The crappy part about this is you have to reach that point to realize this. #3
has been the best thing I've read so far today.

------
sedeki
Good thread, though I can only come up with one thing.

# Good relationships are really important for your mental health

------
karterk
1\. Don't be too hard on yourselves. You tend to make mistakes, and there is
no way to become better without making them. Put the past behind and move on.
Easier said than done, though.

2\. Failure is the default state of any venture. Give your best to succeed,
but remember that you're starting from failure. This way, you learn to handle
the lows associated with failures better.

3\. Focus on the process as much as on the results. The idea is to master the
process that's expected to return results so that you can keep using it to
succeed at various things.

------
alok-g
1\. Irrational behavior is much more common in humans than what I had
imagined. The world seems to be running on it.

2\. If you are not experimenting, you are not learning. E.g., Don't be scared
to share your thoughts with others, since if they are wrong that's your
shortest path to get corrected.

3\. Need to figure how to undo childhood learning that is likely wrong but yet
ingrained in our minds.

Plus a large number of technical things that the question does not preclude
though probably does not intend to ask for.

------
jkaykin
#1: Spend more money on experiences and less on things.

#2: Don't dread potentially poor outcomes because they are never as bad as
they seem.

#3: Competence, confidence, and efficiency go a long way.

------
petervandijck
1\. Think bigger.

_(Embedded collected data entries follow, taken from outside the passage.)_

<file path="src/hw/nvsc_pkg.sv">
package nvsc_pkg;

    // ------------------------------------------------------------
    // Widths
    // ------------------------------------------------------------
    localparam int ADDR_W = 15;
    localparam int DATA_W = 8;
    localparam int TMR_W = 20;

    // ------------------------------------------------------------
    // Clock and device timing
    // ------------------------------------------------------------
    localparam int CLK_PERIOD_NS = 50;
    // Slower grade figures cover the fast grade as well
    localparam int ACCESS_MIN_NS = 45;
    localparam int PWRUP_RECALL_MS = 40;
    localparam real STORE_TIME_COM_MS = 12.5;
    localparam real STORE_TIME_IND_MS = 15.0;
    localparam int SOFT_RECALL_US = 100;
    localparam int SOFT_SEQ_US = 70;

    // Least times round up, waits on device maxima are exact here
    localparam int STROBE_CYC = (ACCESS_MIN_NS + CLK_PERIOD_NS - 1) / CLK_PERIOD_NS;
    localparam int PWRUP_CYC = PWRUP_RECALL_MS * 1000000 / CLK_PERIOD_NS;
    localparam int STORE_CYC_COM = int'(STORE_TIME_COM_MS * 1.0e6 / CLK_PERIOD_NS)
                                   + SOFT_SEQ_US * 1000 / CLK_PERIOD_NS;
    localparam int STORE_CYC_IND = int'(STORE_TIME_IND_MS * 1.0e6 / CLK_PERIOD_NS)
                                   + SOFT_SEQ_US * 1000 / CLK_PERIOD_NS;
    localparam int RECALL_CYC = (SOFT_RECALL_US + SOFT_SEQ_US) * 1000 / CLK_PERIOD_NS;

    // ------------------------------------------------------------
    // Software command address sequence
    // ------------------------------------------------------------
    localparam int SEQ_LEN = 6;
    localparam logic [ADDR_W-1:0] SEQ_ADDR0 = 15'h0E38;
    localparam logic [ADDR_W-1:0] SEQ_ADDR1 = 15'h31C7;
    localparam logic [ADDR_W-1:0] SEQ_ADDR2 = 15'h03E0;
    localparam logic [ADDR_W-1:0] SEQ_ADDR3 = 15'h3C1F;
    localparam logic [ADDR_W-1:0] SEQ_ADDR4 = 15'h303F;
    localparam logic [ADDR_W-1:0] SEQ_STORE = 15'h0FC0;
    localparam logic [ADDR_W-1:0] SEQ_RECALL = 15'h0C63;

    // ------------------------------------------------------------
    // Reset values
    // ------------------------------------------------------------
    localparam logic [ADDR_W-1:0] ADDR_RST = 15'h0000;
    localparam logic [DATA_W-1:0] DATA_RST = 8'h00;

    // ------------------------------------------------------------
    // Types
    // ------------------------------------------------------------
    typedef enum logic [1:0] {
        OP_READ = 2'h0,
        OP_WRITE = 2'h1,
        OP_STORE = 2'h2,
        OP_RECALL = 2'h3
    } nvsc_op_t;

    typedef enum logic [5:0] {
        ST_OFF = 6'b00_0001,
        ST_IDLE = 6'b00_0010,
        ST_SETUP = 6'b00_0100,
        ST_STROBE = 6'b00_1000,
        ST_HOLD = 6'b01_0000,
        ST_NVWAIT = 6'b10_0000
    } nvsc_state_t;

endpackage

</file>
<file path="src/hw/nvsc_host_ctrl.sv">
// Operation
// - Write strobe stays high through every read access of the array.
// - Command sequence uses chip-select-controlled reads, one select per access.
// - Six consecutive reads in exact order, write strobe high throughout.
// - Each sequence read lasts at least 25 ns or 45 ns per grade.
// - Order 0E38,31C7,03E0,3C1F,303F then 0FC0 store or 0C63 recall.
// - Write when select and strobe low; address stable whole write.
`timescale 1ns/1ps
module nvsc_host_ctrl
    import nvsc_pkg::*;
#(
    parameter int unsigned PWRUP_WAIT_CYC = nvsc_pkg::PWRUP_CYC,
    parameter int unsigned STORE_WAIT_CYC = nvsc_pkg::STORE_CYC_IND
) (
    // Clock and reset
    input wire logic core_clk,
    input wire logic rst_n,
    // Supply monitor
    input wire logic vcc_ok,
    // User command port
    input wire logic cmd_valid,
    input wire nvsc_pkg::nvsc_op_t cmd_op,
    input wire logic [nvsc_pkg::ADDR_W-1:0] cmd_addr,
    input wire logic [nvsc_pkg::DATA_W-1:0] cmd_wdata,
    output logic cmd_ready,
    // User response port
    output logic rsp_valid,
    output logic [nvsc_pkg::DATA_W-1:0] rsp_rdata,
    output logic busy,
    // Memory pins
    output logic mem_ce_n,
    output logic mem_we_n,
    output logic mem_oe_n,
    output logic [nvsc_pkg::ADDR_W-1:0] mem_addr,
    output logic [nvsc_pkg::DATA_W-1:0] mem_dq_out,
    output logic mem_dq_oe,
    input wire logic [nvsc_pkg::DATA_W-1:0] mem_dq_in
);
    import nvsc_pkg::*;

    // ------------------------------------------------------------
    // Sequence address lookup
    // ------------------------------------------------------------
    function automatic logic [ADDR_W-1:0] seq_addr(input logic [2:0] idx, input logic recall);
        logic [ADDR_W-1:0] a;
        a = SEQ_ADDR0;
        case (idx)
            3'h0: a = SEQ_ADDR0;
            3'h1: a = SEQ_ADDR1;
            3'h2: a = SEQ_ADDR2;
            3'h3: a = SEQ_ADDR3;
            3'h4: a = SEQ_ADDR4;
            3'h5: a = recall ? SEQ_RECALL : SEQ_STORE;
            default: a = SEQ_ADDR0;
        endcase
        return a;
    endfunction

    // ------------------------------------------------------------
    // State
    // ------------------------------------------------------------
    nvsc_state_t state_r;
    nvsc_state_t state_nxt;
    nvsc_op_t op_r;
    logic [2:0] seq_idx_r;
    logic [ADDR_W-1:0] addr_r;
    logic [DATA_W-1:0] wdata_r;
    logic user_nv_r;
    logic cmd_ready_r;
    logic rsp_valid_r;
    logic [DATA_W-1:0] rdata_r;
    logic busy_r;
    logic ce_n_r;
    logic we_n_r;
    logic oe_n_r;
    logic [ADDR_W-1:0] pin_addr_r;
    logic [DATA_W-1:0] dq_out_r;
    logic dq_oe_r;

    // ------------------------------------------------------------
    // Decode
    // ------------------------------------------------------------
    logic accept;
    logic is_seq;
    logic is_write;
    logic is_read;
    logic seq_last;
    logic tmr_expired;
    logic tmr_start;
    logic [TMR_W-1:0] tmr_load;
    logic strobe_done;
    logic nv_done;
    logic [ADDR_W-1:0] pin_addr_nxt;
    logic ce_n_nxt;
    logic we_n_nxt;
    logic oe_n_nxt;
    logic dq_oe_nxt;
    logic rsp_nxt;
    logic [TMR_W-1:0] strobe_load;
    logic [TMR_W-1:0] pwrup_load;
    logic [TMR_W-1:0] nv_load;

    // Commands only taken in idle with supply good
    assign accept = (state_r == ST_IDLE) && cmd_valid && cmd_ready_r && vcc_ok;
    assign is_seq = (op_r == OP_STORE) || (op_r == OP_RECALL);
    assign is_write = (op_r == OP_WRITE);
    assign is_read = (op_r == OP_READ);
    assign seq_last = (seq_idx_r == 3'(SEQ_LEN - 1));
    assign strobe_done = (state_r == ST_STROBE) && tmr_expired;
    assign nv_done = (state_r == ST_NVWAIT) && tmr_expired;

    // Timer loads: N-1 gives N cycles
    assign strobe_load = TMR_W'(STROBE_CYC - 1);
    assign pwrup_load = TMR_W'(PWRUP_WAIT_CYC - 1);
    assign nv_load = (op_r == OP_RECALL) ? TMR_W'(RECALL_CYC - 1) : TMR_W'(STORE_WAIT_CYC - 1);

    // Strobe length covers cycle time of both grades
    assign tmr_start = (state_r == ST_SETUP)
                    || ((state_r == ST_OFF) && vcc_ok)
                    || ((state_r == ST_HOLD) && is_seq && seq_last);
    // Power-up wait from supply crossing; nonvolatile wait after last read
    assign tmr_load = (state_r == ST_SETUP) ? strobe_load :
                      (state_r == ST_OFF) ? pwrup_load : nv_load;

    // ------------------------------------------------------------
    // Next state
    // ------------------------------------------------------------
    // Low supply drops everything: device ignores accesses meanwhile
    always_comb begin
        state_nxt = state_r;
        case (state_r)
            ST_OFF: begin
                if (vcc_ok) begin
                    state_nxt = ST_NVWAIT;
                end
            end
            ST_IDLE: begin
                if (accept) begin
                    state_nxt = ST_SETUP;
                end
            end
            ST_SETUP: state_nxt = ST_STROBE;
            ST_STROBE: begin
                if (tmr_expired) begin
                    state_nxt = ST_HOLD;
                end
            end
            ST_HOLD: begin
                // Sequence reads follow back to back, nothing in between
                if (is_seq && !seq_last) begin
                    state_nxt = ST_SETUP;
                end else if (is_seq) begin
                    state_nxt = ST_NVWAIT;
                end else begin
                    state_nxt = ST_IDLE;
                end
            end
            ST_NVWAIT: begin
                // No access may start until the device is done
                if (tmr_expired) begin
                    state_nxt = ST_IDLE;
                end
            end
            default: state_nxt = ST_OFF;
        endcase
        if (!vcc_ok) begin
            state_nxt = ST_OFF;
        end
    end

    // ------------------------------------------------------------
    // Pin next values
    // ------------------------------------------------------------
    // Sequence address carries only 13 meaningful bits; bit 13 is set in 31C7, 3C1F and 303F
    assign pin_addr_nxt = (state_nxt == ST_SETUP) ?
                          (accept ? cmd_addr : (is_seq ? seq_addr(seq_idx_r + 3'h1, op_r == OP_RECALL) : addr_r))
                          : pin_addr_r;
    // One select pulse per access
    assign ce_n_nxt = (state_nxt != ST_STROBE);
    // Strobe low from setup: select falls with strobe low, outputs stay off
    assign we_n_nxt = !(((state_nxt == ST_SETUP) && (accept ? (cmd_op == OP_WRITE) : is_write))
                     || ((state_nxt == ST_STROBE) && is_write));
    // Gate only on array reads; sequence reads leave the bus alone
    assign oe_n_nxt = !((state_nxt == ST_STROBE) && is_read);
    assign dq_oe_nxt = !we_n_nxt;
    assign rsp_nxt = ((state_r == ST_HOLD) && !is_seq) || (nv_done && user_nv_r);

    // ------------------------------------------------------------
    // Command capture
    // ------------------------------------------------------------
    // Sequence starts at its first address
    always_ff @(posedge core_clk or negedge rst_n) begin
        if (!rst_n) begin
            op_r <= OP_READ;
            addr_r <= ADDR_RST;
            wdata_r <= DATA_RST;
            seq_idx_r <= 3'h0;
            user_nv_r <= 1'b0;
        end else begin
            if (accept) begin
                op_r <= cmd_op;
                addr_r <= ((cmd_op == OP_STORE) || (cmd_op == OP_RECALL)) ? SEQ_ADDR0 : cmd_addr;
                wdata_r <= cmd_wdata;
                seq_idx_r <= 3'h0;
                user_nv_r <= (cmd_op == OP_STORE) || (cmd_op == OP_RECALL);
            end else if ((state_r == ST_HOLD) && is_seq && !seq_last) begin
                seq_idx_r <= seq_idx_r + 3'h1;
            end
            if (state_r == ST_OFF) begin
                user_nv_r <= 1'b0;
            end
        end
    end

    // ------------------------------------------------------------
    // Control and pins
    // ------------------------------------------------------------
    // Pins registered so the memory sees clean edges
    always_ff @(posedge core_clk or negedge rst_n) begin
        if (!rst_n) begin
            state_r <= ST_OFF;
            ce_n_r <= 1'b1;
            we_n_r <= 1'b1;
            oe_n_r <= 1'b1;
            pin_addr_r <= ADDR_RST;
            dq_out_r <= DATA_RST;
            dq_oe_r <= 1'b0;
            cmd_ready_r <= 1'b0;
            rsp_valid_r <= 1'b0;
            busy_r <= 1'b1;
        end else begin
            state_r <= state_nxt;
            ce_n_r <= ce_n_nxt;
            we_n_r <= we_n_nxt;
            oe_n_r <= oe_n_nxt;
            pin_addr_r <= (accept && ((cmd_op == OP_STORE) || (cmd_op == OP_RECALL))) ? SEQ_ADDR0 : pin_addr_nxt;
            dq_out_r <= accept ? cmd_wdata : wdata_r;
            dq_oe_r <= dq_oe_nxt;
            cmd_ready_r <= (state_nxt == ST_IDLE);
            rsp_valid_r <= rsp_nxt;
            busy_r <= (state_nxt != ST_IDLE);
        end
    end

    // Read data taken on the last strobe cycle
    always_ff @(posedge core_clk or negedge rst_n) begin
        if (!rst_n) begin
            rdata_r <= DATA_RST;
        end else if (strobe_done && is_read) begin
            rdata_r <= mem_dq_in;
        end
    end

    // ------------------------------------------------------------
    // Shared wait timer
    // ------------------------------------------------------------
    nvsc_wait_timer #(
        .W(TMR_W)
    ) u_timer (
        .core_clk(core_clk),
        .rst_n(rst_n),
        .start(tmr_start),
        .load(tmr_load),
        .expired(tmr_expired)
    );

    // ------------------------------------------------------------
    // Outputs
    // ------------------------------------------------------------
    assign cmd_ready = cmd_ready_r;
    assign rsp_valid = rsp_valid_r;
    assign rsp_rdata = rdata_r;
    assign busy = busy_r;
    assign mem_ce_n = ce_n_r;
    assign mem_we_n = we_n_r;
    assign mem_oe_n = oe_n_r;
    assign mem_addr = pin_addr_r;
    assign mem_dq_out = dq_out_r;
    assign mem_dq_oe = dq_oe_r;

endmodule // nvsc_host_ctrl

</file>
<file path="src/hw/nvsc_wait_timer.sv">
`timescale 1ns/1ps
module nvsc_wait_timer #(
    parameter int W = 20
) (
    // Clock and reset
    input wire logic core_clk,
    input wire logic rst_n,
    // Load side
    input wire logic start,
    input wire logic [W-1:0] load,
    // Status
    output logic expired
);

    logic [W-1:0] cnt_r;
    logic [W-1:0] cnt_nxt;
    logic expired_r;

    // Load wins over counting; stops at zero
    assign cnt_nxt = start ? load : ((cnt_r != '0) ? cnt_r - 1'b1 : cnt_r);
    assign expired = expired_r;

    // Expired rises the edge the count reaches zero, so a load of N-1 spans N cycles
    always_ff @(posedge core_clk or negedge rst_n) begin
        if (!rst_n) begin
            cnt_r <= '0;
            expired_r <= 1'b0;
        end else begin
            cnt_r <= cnt_nxt;
            expired_r <= (cnt_nxt == '0);
        end
    end

endmodule // nvsc_wait_timer

</file>
<file path="config.mk">
export PLATFORM = sky130hd
export DESIGN_NAME = nvsc_host_ctrl
export DESIGN_NICKNAME = d
export VERILOG_FILES = /design/src/hw/nvsc_pkg.sv /design/src/hw/nvsc_host_ctrl.sv /design/src/hw/nvsc_wait_timer.sv
export SDC_FILE = /design/constraint.sdc
export NUM_CORES = 1
export LEC_CHECK = 0
export CORE_MARGIN = 2
export CORE_UTILIZATION = 30
export CTS_CLUSTER_SIZE = 40
export DETAILED_ROUTE_END_ITERATION = 7
export DONT_BUFFER_PORTS = 1
export PLACE_DENSITY = 0.53
export SLEW_MARGIN = 20
export SYNTH_ARGS = -nofsm -noshare
export SYNTH_HDL_FRONTEND = slang
export SYNTH_HIERARCHICAL = 1
export SYNTH_SLANG_ARGS = --single-unit
</file>
<file path="constraint.sdc">
create_clock -name core_clk -period 4.2 [get_ports core_clk]
set_input_delay 0.84 -clock core_clk [delete_from_list [all_inputs] [get_ports core_clk]]
set_output_delay 0.84 -clock core_clk [all_outputs]
set_load 0.01 [all_outputs]
</file>
==> flow_summary_export.csv, run 1 <==
group,metric,value,unit
sta,worst_pin_slew,824,ps
sta,final_hold_viol_count,0,
synth,synth_flop_cell,"dfrtp_1",
clock_tree,clock_latency,340,ps
detailed_routing,firstDrtPassIters,4,
floorplan,core-area,14600,um^2
final_layout,antennaDiodeCount,0,
detailed_routing,wl,11.2,mm
sta,fin_setup_tns,0,ps
sta,fin_crit,3670,ps
synth,avgSynthCellArea,9.25,um^2
clock_tree,tritoncts,"done",
setup_path,critical_path_class,"reg -> reg",
final_layout,finalNonFillerCells,677,
floorplan,start_util,0.309,
final_layout,fin_nets,532,
final_layout,syn2layout_area_growth,11.6,%
floorplan,chipHeight,127,um
sta,fin_skew,4.85,ps
global_route,grt_pass1_vias,3623,
synth,yosysSeqAreaShare,0.473,
synth,netlist-cell-type-count,65,
floorplan,die_area,16000,um^2
setup_path,worst_ep_arrival_time,3920,ps
clock_tree,clockRootBuffer,"clkbuf_16",
placed_design,hpwl,7.94,mm
power_and_ir_drop,ir_worst_vdd,187,uV
setup_path,rrSetupSlack,530,ps
setup_path,start_kind,"flop",
floorplan,io_pins,75,
synth,synth_edf_count,0,
clock_tree,post_cts_buffers,0,
setup_path,crit_fanout,11,
clock_tree,clock_sinks,85,
global_route,grt-ovfl-total,0,
clock_tree,hold_buffers,0,
setup_path,required,4450,ps
clock_tree,htree_levels,3,
sta,relSlewSlack,0.451,
detailed_routing,drc,0,
sta,maxSlewViolCount,0,
power_and_ir_drop,leakage,2.11,nW
setup_path,worst_setup_path_end_kind,"flop",
power_and_ir_drop,powerDensity,510,nW/um^2
final_layout,fillers,1474,
sta,finalSetupViolations,0,
placed_design,place_area,4690,um^2
detailed_routing,drt-initial-drc-count,217,
synth,synthCells,488,
final_layout,layout-drive-gt1-share,0.116,
clock_tree,ctsResizeCount,0,
job,maxCapViolCount,0,
placed_design,dp_slack,551,ps
floorplan,rows,44,
floorplan,die_w,127,um
detailed_routing,ant_nets,0,
synth,syn_area,4510,um^2
detailed_routing,avgRoutedWirePerCell,16.5,um
clock_tree,numCtsBuffers,9,
worst_hold_path,hp-class,"in -> async",
synth,async_reset_ff_frac,1.00,
sta,min_period_over_period,0.873,
sta,rsz0062_at_grt,"false",
clock_tree,clockBufferDepth,2,
global_route,grt_pass1_wl,18.7,mm
outcome,status,"complete, no violations",
placed_design,place.gp.congestion,0.920,
global_route,track_usage,0.146,
placed_design,placed_cells,661,
detailed_routing,via_per_inst,5.29,
global_route,grt_max_degree,86,
final_layout,final_area,5030,um^2
placed_design,portBuffers,0,
sta,fmax,0.273,GHz
detailed_routing,vias,3581,
global_route,antenna_found_initial,0,
synth,synth_seq_cells,85,
clock_tree,clk_pin_slew_worst_paths,60,ps
sta,fin_ws,531,ps
synth,yosys_warnings,6,
## cells in the mapped netlist (7+ instances only)
cell | n | share of area
nor3_1 | 14 | 0.016
buf_2 | 10 | 0.011
a21oi_1 | 16 | 0.018
o211ai_1 | 7 | 0.012
nand3_1 | 7 | 0.0078
clkbuf_1 | 8 | 0.0067
nor2b_1 | 7 | 0.0097
nand2_1 | 78 | 0.065
and2_1 | 8 | 0.011
inv_1 | 23 | 0.019
nand4_1 | 7 | 0.0097
nor4_1 | 9 | 0.012
ha_1 | 7 | 0.019
nor2_1 | 51 | 0.042
dfrtp_1 | 80 | 0.44
a31oi_1 | 9 | 0.012
o21ai_0 | 33 | 0.037
mux2_2 | 9 | 0.022
o31ai_1 | 8 | 0.013
## path summary, 6_finish.rpt
| kind | startpoint | end | cells past startpoint |
|---|---|---|---|
| max reg2reg | state_r[1]$_DFF_PN0_ | u_timer/expired$_DFF_PN0_ | 11 |
| min reg2reg | addr_r[8]$_DFFE_PN0P_ | addr_r[8]$_DFFE_PN0P_ | 2 |
| min | rst_n | mem_addr[13]$_DFFE_PN0P_ | 0 |
| min in group core_clk | addr_r[8]$_DFFE_PN0P_ | addr_r[8]$_DFFE_PN0P_ | 2 |
| max | state_r[1]$_DFF_PN0_ | u_timer/expired$_DFF_PN0_ | 11 |
| max in group asynchronous | rst_n | state_r[0]$_DFF_PN1_ | 0 |
## flip-flops by register name, summed over array words and instances (netlist names)
signal           count
u_timer/cnt_r       20
rsp_valid            1
mem_ce_n             1
mem_addr            15
mem_we_n             1
user_nv_r            1
seq_idx_r            3
cmd_ready            1
op_r                 2
state_r              6
addr_r              14
rsp_rdata            8
busy                 1
mem_dq_oe            1
mem_oe_n             1
u_timer/expired      1
mem_dq_out           8
## logic make-up (layout without fill, tap and decap cells)
family                   after synthesis  after routing  synth area share
XOR/XNOR                              12             12            0.0233
AO/OA/AOI/OAI                        106            106             0.155
other                                  1              4          0.000831
flip-flops                            85             85             0.473
AND/OR/NAND/NOR                      221            221             0.257
multiplexers                          10             10            0.0247
buffers and inverters                 46             48            0.0477
adder cells (fa/ha/maj)                7              7            0.0194
## critical path, cell delays in order (launching register included)
cell      delay, ps
dfrtp_1         460
nor4_1          510
and2_1          280
a21oi_1          60
o21ai_1         430
buf_4           300
nand2b_1         80
o31ai_1          70
a31oi_1          90
or4_1           500
or4b_1          550
nor4_2          250
## power breakdown
| part | switching, W | internal [W] | leakage [nW] |
|---|---|---|---|
| Sequential | 0.000156 | 0.000922 | 1.08 |
| Combinational | 0.000333 | 0.000241 | 0.869 |
| Clock | 0.000316 | 0.000597 | 0.167 |
| Total | 0.000805 | 0.00176 | 2.11 |
## stage by stage
step	total power (W)	util	hold slack, ps
detailed placement	0.00166	0.322	464
global route	0.00271	0.345	174
floorplan	0.00150	-	447
global placement	0.00165	0.322	461
CTS	0.00259	0.345	187
finish	0.00257	0.345	197
## metal layers
layer / track usage / part of all wire
met1: 0.181 / 0.43
met2: 0.238 / 0.48
met3: 0.0472 / 0.068
met4: 0.0530 / 0.022
met5: 0 / 0
## final cells by class
| class | count | area (um^2) | area share |
|---|---|---|---|
| clock buffer | 12 | 246 | 0.0490 |
| clock inverter | 4 | 95.1 | 0.0189 |
| inverter | 23 | 86.3 | 0.0172 |
| multi-input combinational | 360 | 2170 | 0.432 |
| sequential | 85 | 2130 | 0.424 |
| tap | 184 | 230 | 0.0457 |
| timing repair buffer | 9 | 67.6 | 0.0134 |
## cells in the final DEF (no fill, tap or decap), types with 8 or more instances in the layout
| master | synthesis | routed |
|---|---|---|
| nor4_1 | 9 | 9 |
| inv_1 | 23 | 23 |
| nor2_1 | 51 | 51 |
| buf_4 | 1 | 9 |
| clkbuf_16 | 0 | 9 |
| a31oi_1 | 9 | 9 |
| and2_1 | 8 | 8 |
| nor3_1 | 14 | 14 |
| nand2_1 | 78 | 78 |
| o21ai_0 | 33 | 32 |
| mux2_2 | 9 | 9 |
| dfrtp_1 | 80 | 80 |
| a21oi_1 | 16 | 16 |
| o31ai_1 | 8 | 8 |
No activity file was read; power rests on OpenSTA's default activity.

Work on ambitious projects. You become what you spend your
time on. And big visions attract money and talent. Think bigger.

------
sharmi
* There is no point in brooding over a decision we have made in the past. Given the circumstance and no prior knowledge of the future, we will always make the same decision. So we have to accept our shortsight/mistake, learn from it and keep going.

* I try to give the maximum I can for an objective, so I will not have any regrets later, whether it is achieved or not. Clear conscience.

------
weddpros
#1 Life is short, so make sure you'll have no regrets when you die

#2 Whether you think you can or can't, you're right

#3 Foolish decisions are often the ones you regret the less

------
biznerd
"#2 Hard work beats Talent when talent doesn’t work hard."

Interesting. So which is more important, working hard or working smart?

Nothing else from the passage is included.